MATERIALS PROVIDED START

$ cat src/hdl/fca_if.sv
// Channel interfaces of the flagged channel averager.
// Depends on fca_pkg for default widths.
interface fca_in_if
  import fca_pkg::*;
#(
  parameter int SAMPLE_BITS = DEF_SAMPLE_BITS
);
  logic                          valid;
  logic                          ready;
  logic signed [SAMPLE_BITS-1:0] re_0, re_1, re_2, re_3;
  logic signed [SAMPLE_BITS-1:0] im_0, im_1, im_2, im_3;
  logic                          bad_0, bad_1, bad_2, bad_3;

  modport source (output valid, re_0, re_1, re_2, re_3, im_0, im_1, im_2, im_3,
                  bad_0, bad_1, bad_2, bad_3, input ready);
  modport sink   (input valid, re_0, re_1, re_2, re_3, im_0, im_1, im_2, im_3,
                  bad_0, bad_1, bad_2, bad_3, output ready);
endinterface

interface fca_out_if
  import fca_pkg::*;
#(
  parameter int SAMPLE_BITS = DEF_SAMPLE_BITS
);
  logic                          valid;
  logic                          ready;
  logic [POL_IDX_W-1:0]          pol_index;
  logic signed [SAMPLE_BITS-1:0] mean_re;
  logic signed [SAMPLE_BITS-1:0] mean_im;
  logic [WEIGHT_W-1:0]           weight;
  logic                          group_flagged;
  logic                          last_of_group;

  modport source (output valid, pol_index, mean_re, mean_im, weight, group_flagged,
                  last_of_group, input ready);
  modport sink   (input valid, pol_index, mean_re, mean_im, weight, group_flagged,
                  last_of_group, output ready);
endinterface

$ cat src/hdl/flagged_channel_averager.sv
// Flagged channel averager: lanes per polarisation plus merging output stage.
// Depends on fca_pkg, fca_if (fca_in_if, fca_out_if) and fca_lane.
//
// Usage:
//   in_if  : one spectrum channel per transaction, four complex samples with
//            a bad flag each. ready is high while the lanes accumulate.
//   out_if : one transaction per active polarisation when a group of step
//            window channels is complete, in lane order; last_of_group marks
//            the final one. group_flagged is shared by the whole group.
//   cfg_*  : write port, index 0..4 = num_pols, first_channel, channel_count,
//            spectrum_length, step. Write only while the block is idle.
// Timing: channels that do not close a group are taken at one per cycle. One that
//   closes a group starts the lane dividers, which produce one quotient bit per
//   cycle; the results then leave at one per cycle while the receiver is ready.
// Reset: synchronous, active low; registers take their defaults, sums clear.
// A stalled receiver holds the current result; input stays blocked until the
//   last result of the group has been taken.
module flagged_channel_averager
  import fca_pkg::*;
#(
  parameter int MAX_POLS     = DEF_MAX_POLS,
  parameter int MAX_STEP     = DEF_MAX_STEP,
  parameter int MAX_CHANNELS = DEF_MAX_CHANNELS,
  parameter int SAMPLE_BITS  = DEF_SAMPLE_BITS
) (
  input  logic                  clk,
  input  logic                  rst_n,
  input  logic                  cfg_we,
  input  logic [CFG_IDX_W-1:0]  cfg_index,
  input  logic [CFG_DATA_W-1:0] cfg_data,
  fca_in_if.sink                in_if,
  fca_out_if.source             out_if
);
  localparam int GCW   = $clog2(MAX_STEP + 1);
  localparam int GPW   = $clog2(MAX_STEP);
  localparam int CNT_W = $clog2(MAX_CHANNELS);
  localparam int LW    = (CNT_W + 1 > CH_COUNT_W + 1) ? CNT_W + 1 : CH_COUNT_W + 1;
  localparam int SUM_W = SAMPLE_BITS + $clog2(MAX_STEP);
  localparam int NW    = (SUM_W > GCW + WEIGHT_W) ? SUM_W : GCW + WEIGHT_W;
  localparam int DCW   = $clog2(NW + 1);
  localparam int PIW   = (MAX_POLS > 1) ? $clog2(MAX_POLS) : 1;

  // Configuration registers
  logic [NUM_POLS_W-1:0] num_pols_r;
  logic [FIRST_CH_W-1:0] first_ch_r;
  logic [CH_COUNT_W-1:0] ch_count_r;
  logic [SPEC_LEN_W-1:0] spec_len_r;
  logic [STEP_W-1:0]     step_r;

  always_ff @(posedge clk) begin
    if (!rst_n) begin
      num_pols_r <= RST_NUM_POLS;
      first_ch_r <= RST_FIRST_CH;
      ch_count_r <= RST_CH_COUNT;
      spec_len_r <= RST_SPEC_LEN;
      step_r     <= RST_STEP;
    end else if (cfg_we) begin
      case (fca_reg_t'(cfg_index))
        REG_NUM_POLS: num_pols_r <= cfg_data[NUM_POLS_W-1:0];
        REG_FIRST_CH: first_ch_r <= cfg_data[FIRST_CH_W-1:0];
        REG_CH_COUNT: ch_count_r <= cfg_data[CH_COUNT_W-1:0];
        REG_SPEC_LEN: spec_len_r <= cfg_data[SPEC_LEN_W-1:0];
        REG_STEP:     step_r     <= cfg_data[STEP_W-1:0];
        default: ;
      endcase
    end
  end

  // Clamp registers to the supported ranges
  logic [NUM_POLS_W-1:0] np;
  logic [GCW-1:0]        st;
  logic [LW-1:0]         len, end_raw, win_end, c_ext, first_ext;

  always_comb begin
    if (num_pols_r == '0)              np = NUM_POLS_W'(1);
    else if (32'(num_pols_r) > MAX_POLS) np = NUM_POLS_W'(MAX_POLS);
    else                               np = num_pols_r;

    if (step_r == '0)                  st = GCW'(1);
    else if (32'(step_r) > MAX_STEP)   st = GCW'(MAX_STEP);
    else                               st = GCW'(step_r);

    if (spec_len_r == '0)                  len = LW'(1);
    else if (32'(spec_len_r) > MAX_CHANNELS) len = LW'(MAX_CHANNELS);
    else                                   len = LW'(spec_len_r);

    first_ext = LW'(first_ch_r);
    end_raw   = first_ext + LW'(ch_count_r);
    win_end   = (end_raw > len) ? len : end_raw;
  end

  // Control state
  fca_state_t            state_r, state_nxt;
  logic [CNT_W-1:0]      chan_r, chan_nxt;
  logic [GPW-1:0]        gpos_r, gpos_nxt;
  logic                  all_bad_r, all_bad_nxt;
  logic                  grp_flag_r, grp_flag_nxt;
  logic [NUM_POLS_W-1:0] np_r, np_nxt;
  logic [DCW-1:0]        dcnt_r, dcnt_nxt;
  logic [PIW-1:0]        pidx_r, pidx_nxt;
  fca_lane_ctl_t         ctl;

  logic                  in_acc, out_acc, in_win, grp_done, win_last, any_good;
  logic [NUM_FIELDS-1:0] bad_v;
  logic [MAX_POLS-1:0]   en_mask;

  assign bad_v = {in_if.bad_3, in_if.bad_2, in_if.bad_1, in_if.bad_0};

  always_comb begin
    for (int p = 0; p < MAX_POLS; p++) en_mask[p] = (p < 32'(np));
  end

  assign c_ext    = LW'(chan_r);
  assign in_win   = (c_ext >= first_ext) && (c_ext < win_end);
  assign grp_done = (32'(gpos_r) + 1 >= 32'(st));
  assign win_last = (c_ext + LW'(1) == win_end);
  assign any_good = |(en_mask & ~bad_v[MAX_POLS-1:0]);

  assign in_if.ready  = (state_r == ST_ACC);
  assign out_if.valid = (state_r == ST_EMIT);
  assign in_acc       = in_if.valid && in_if.ready;
  assign out_acc      = out_if.valid && out_if.ready;

  always_comb begin
    state_nxt    = state_r;
    chan_nxt     = chan_r;
    gpos_nxt     = gpos_r;
    all_bad_nxt  = all_bad_r;
    grp_flag_nxt = grp_flag_r;
    np_nxt       = np_r;
    dcnt_nxt     = dcnt_r;
    pidx_nxt     = pidx_r;
    ctl          = '0;
    case (state_r)
      ST_ACC: begin
        if (in_acc) begin
          // Advance the channel counter, wrapping at the spectrum end
          chan_nxt = (c_ext + LW'(1) >= len) ? '0 : CNT_W'(chan_r + CNT_W'(1));
          if (!in_win) begin
            ctl.clear   = 1'b1;
            gpos_nxt    = '0;
            all_bad_nxt = 1'b1;
          end else begin
            ctl.acc = 1'b1;
            if (grp_done) begin
              ctl.load     = 1'b1;
              grp_flag_nxt = all_bad_r && !any_good;
              np_nxt       = np;
              gpos_nxt     = '0;
              all_bad_nxt  = 1'b1;
              dcnt_nxt     = '0;
              state_nxt    = ST_DIV;
            end else if (win_last) begin
              // Drop a partial group at the window end
              ctl.clear   = 1'b1;
              gpos_nxt    = '0;
              all_bad_nxt = 1'b1;
            end else begin
              gpos_nxt    = gpos_r + GPW'(1);
              all_bad_nxt = all_bad_r && !any_good;
            end
          end
        end
      end
      ST_DIV: begin
        ctl.div_step = 1'b1;
        dcnt_nxt     = dcnt_r + DCW'(1);
        if (dcnt_r == DCW'(NW - 1)) begin
          pidx_nxt  = '0;
          state_nxt = ST_EMIT;
        end
      end
      ST_EMIT: begin
        if (out_acc) begin
          if (32'(pidx_r) + 1 == 32'(np_r)) state_nxt = ST_ACC;
          else                             pidx_nxt  = pidx_r + PIW'(1);
        end
      end
      default: state_nxt = ST_ACC;
    endcase
  end

  always_ff @(posedge clk) begin
    if (!rst_n) begin
      state_r    <= ST_ACC;
      chan_r     <= '0;
      gpos_r     <= '0;
      all_bad_r  <= 1'b1;
      grp_flag_r <= 1'b0;
      np_r       <= RST_NUM_POLS;
      dcnt_r     <= '0;
      pidx_r     <= '0;
    end else begin
      state_r    <= state_nxt;
      chan_r     <= chan_nxt;
      gpos_r     <= gpos_nxt;
      all_bad_r  <= all_bad_nxt;
      grp_flag_r <= grp_flag_nxt;
      np_r       <= np_nxt;
      dcnt_r     <= dcnt_nxt;
      pidx_r     <= pidx_nxt;
    end
  end

  // Lanes
  logic signed [SAMPLE_BITS-1:0] re_a [NUM_FIELDS];
  logic signed [SAMPLE_BITS-1:0] im_a [NUM_FIELDS];
  logic signed [SAMPLE_BITS-1:0] mre_a [MAX_POLS];
  logic signed [SAMPLE_BITS-1:0] mim_a [MAX_POLS];
  logic [WEIGHT_W-1:0]           w_a   [MAX_POLS];

  assign re_a[0] = in_if.re_0;
  assign re_a[1] = in_if.re_1;
  assign re_a[2] = in_if.re_2;
  assign re_a[3] = in_if.re_3;
  assign im_a[0] = in_if.im_0;
  assign im_a[1] = in_if.im_1;
  assign im_a[2] = in_if.im_2;
  assign im_a[3] = in_if.im_3;

  for (genvar p = 0; p < MAX_POLS; p++) begin : g_lane
    fca_lane #(.MAX_STEP(MAX_STEP), .SAMPLE_BITS(SAMPLE_BITS)) u_lane (
      .clk(clk), .rst_n(rst_n), .ctl(ctl), .en(en_mask[p]), .bad(bad_v[p]),
      .re(re_a[p]), .im(im_a[p]), .st(st),
      .mean_re(mre_a[p]), .mean_im(mim_a[p]), .weight(w_a[p]));
  end

  // Merge: present one lane per output transaction
  assign out_if.pol_index     = POL_IDX_W'(pidx_r);
  assign out_if.mean_re       = mre_a[pidx_r];
  assign out_if.mean_im       = mim_a[pidx_r];
  assign out_if.weight        = w_a[pidx_r];
  assign out_if.group_flagged = grp_flag_r;
  assign out_if.last_of_group = (32'(pidx_r) + 1 == 32'(np_r));
endmodule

MATERIALS PROVIDED END

WHAT NEEDS TO BE DONE: From the listing above, output exactly the run of lines that starts with the line containing "parameter int MAX_CHANNELS" and ends with the line containing "localparam int LW".

ANSWER:
  parameter int MAX_CHANNELS = DEF_MAX_CHANNELS,
  parameter int SAMPLE_BITS  = DEF_SAMPLE_BITS
) (
  input  logic                  clk,
  input  logic                  rst_n,
  input  logic                  cfg_we,
  input  logic [CFG_IDX_W-1:0]  cfg_index,
  input  logic [CFG_DATA_W-1:0] cfg_data,
  fca_in_if.sink                in_if,
  fca_out_if.source             out_if
);
  localparam int GCW   = $clog2(MAX_STEP + 1);
  localparam int GPW   = $clog2(MAX_STEP);
  localparam int CNT_W = $clog2(MAX_CHANNELS);
  localparam int LW    = (CNT_W + 1 > CH_COUNT_W + 1) ? CNT_W + 1 : CH_COUNT_W + 1;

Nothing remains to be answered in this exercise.